That reasoning has raised a few eyebrows in light of other products sold in CVS stores—candy, junk food, and alcohol, for example. If cutting out tobacco is part of becoming a “health care marketplace,” then shouldn’t unhealthy foods and beverages come next? Apparently not.

“Let’s be clear,” Merlo told investors on CVS Caremark’s Q4 earning call on Feb. 11, “You can’t compare a bar of chocolate or a bag of chips to a pack of cigarettes.” CVS will continue to profit from products that he says are fine for you in moderation—but tobacco is definitely not one of these. The move, he said, will differentiate the store from its competitors, showing the chain’s commitment to treating chronic health problems and contributing to the overall good health of its customers.

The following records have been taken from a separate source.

$ cat src/rtl/seq_magnitude_comparator.sv
// Multi-cycle MSB-first magnitude comparator with start/done handshake and
// runtime signed mode. Define SEQ_CMP_EARLY_EXIT_EN to stop on the first differing slice.
module seq_magnitude_comparator
   import seq_cmp_pkg::*;
#(
   parameter int WIDTH = 16,
   parameter int BPC   = 1
) (
   input  logic             clk,
   input  logic             rst,
   input  logic             start,
   input  logic [WIDTH-1:0] a,
   input  logic [WIDTH-1:0] b,
   input  logic             signed_mode,
   output logic             busy,
   output logic             done,
   output logic             eq,
   output logic             gt,
   output logic             lt
);

   localparam int STEPS = calc_steps(WIDTH, BPC);
   localparam int CNT_W = calc_cnt_w(STEPS);
   localparam logic [CNT_W-1:0] CNT_LAST = CNT_W'(STEPS - 1);

   state_t           r_state;
   logic [WIDTH-1:0] r_a;
   logic [WIDTH-1:0] r_b;
   logic             r_signed;
   logic [CNT_W-1:0] r_cnt;
   res_t             r_acc;
   res_t             r_res;
   logic             r_busy;
   logic             r_done;

   logic [BPC-1:0]   w_slice_a;
   logic [BPC-1:0]   w_slice_b;
   logic             w_first;
   res_t             w_acc_next;
   logic             w_exit;

   assign w_first = (r_cnt == CNT_LAST);

   // Flipping both MSBs on the first step maps two's complement order onto unsigned order.
   always_comb begin
      w_slice_a = r_a[WIDTH-1 -: BPC];
      w_slice_b = r_b[WIDTH-1 -: BPC];
      w_slice_a[BPC-1] = r_a[WIDTH-1] ^ (r_signed & w_first);
      w_slice_b[BPC-1] = r_b[WIDTH-1] ^ (r_signed & w_first);
   end

   slice_compare #(
      .BPC (BPC)
   ) u_slice (
      .i_a   (w_slice_a),
      .i_b   (w_slice_b),
      .i_acc (r_acc),
      .o_acc (w_acc_next)
   );

`ifdef SEQ_CMP_EARLY_EXIT_EN
   assign w_exit = (r_cnt == '0) || !w_acc_next[RES_EQ_BIT];
`else
   assign w_exit = (r_cnt == '0);
`endif

   always_ff @(posedge clk) begin
      if (rst) begin
         r_state  <= ST_IDLE;
         r_a      <= '0;
         r_b      <= '0;
         r_signed <= 1'b0;
         r_cnt    <= '0;
         r_acc    <= RES_NONE;
         r_res    <= RES_NONE;
         r_busy   <= 1'b0;
         r_done   <= 1'b0;
      end else begin
         case (r_state)
            ST_IDLE: begin
               if (start) begin
                  r_a      <= a;
                  r_b      <= b;
                  r_signed <= signed_mode;
                  r_acc    <= RES_EQ;
                  r_cnt    <= CNT_LAST;
                  r_res    <= RES_NONE;
                  r_busy   <= 1'b1;
                  r_state  <= ST_RUN;
               end
            end
            ST_RUN: begin
               r_acc <= w_acc_next;
               r_a   <= r_a << BPC;
               r_b   <= r_b << BPC;
               r_cnt <= r_cnt - 1'b1;
               if (w_exit) begin
                  r_res   <= w_acc_next;
                  r_done  <= 1'b1;
                  r_state <= ST_DONE;
               end
            end
            ST_DONE: begin
               r_done  <= 1'b0;
               r_busy  <= 1'b0;
               r_state <= ST_IDLE;
            end
            default: begin
               r_state <= ST_IDLE;
            end
         endcase
      end
   end

   assign busy = r_busy;
   assign done = r_done;
   assign eq   = r_res[RES_EQ_BIT];
   assign gt   = r_res[RES_GT_BIT];
   assign lt   = r_res[RES_LT_BIT];

endmodule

In reality, the decision to cut cigarettes and not junk food probably has as much to do with revenue as health. CVS only expects to lose about $2 billion in sales this year—$1.5 billion from tobacco products themselves, and another $500 million from “the rest of the basket” for a smoker’s shopping trip. Cutting cigarettes, it seems, only makes a small dent in retail sales. In return, the company is bound to get a major image boost. Eliminating all unhealthy products would presumably make a bigger dent, while the boost to its reputation wouldn’t be as certain.

Being the first mover among drug stores to ditch cigarettes is also a savvy play. “Simply put,” Merlo told investors, “this was the right decision at the right time.” And the company was able to make it, he said, “from a position of strength.” Now the chain’s competitors must either quickly follow suit or risk being the last drugstore left selling cancer sticks.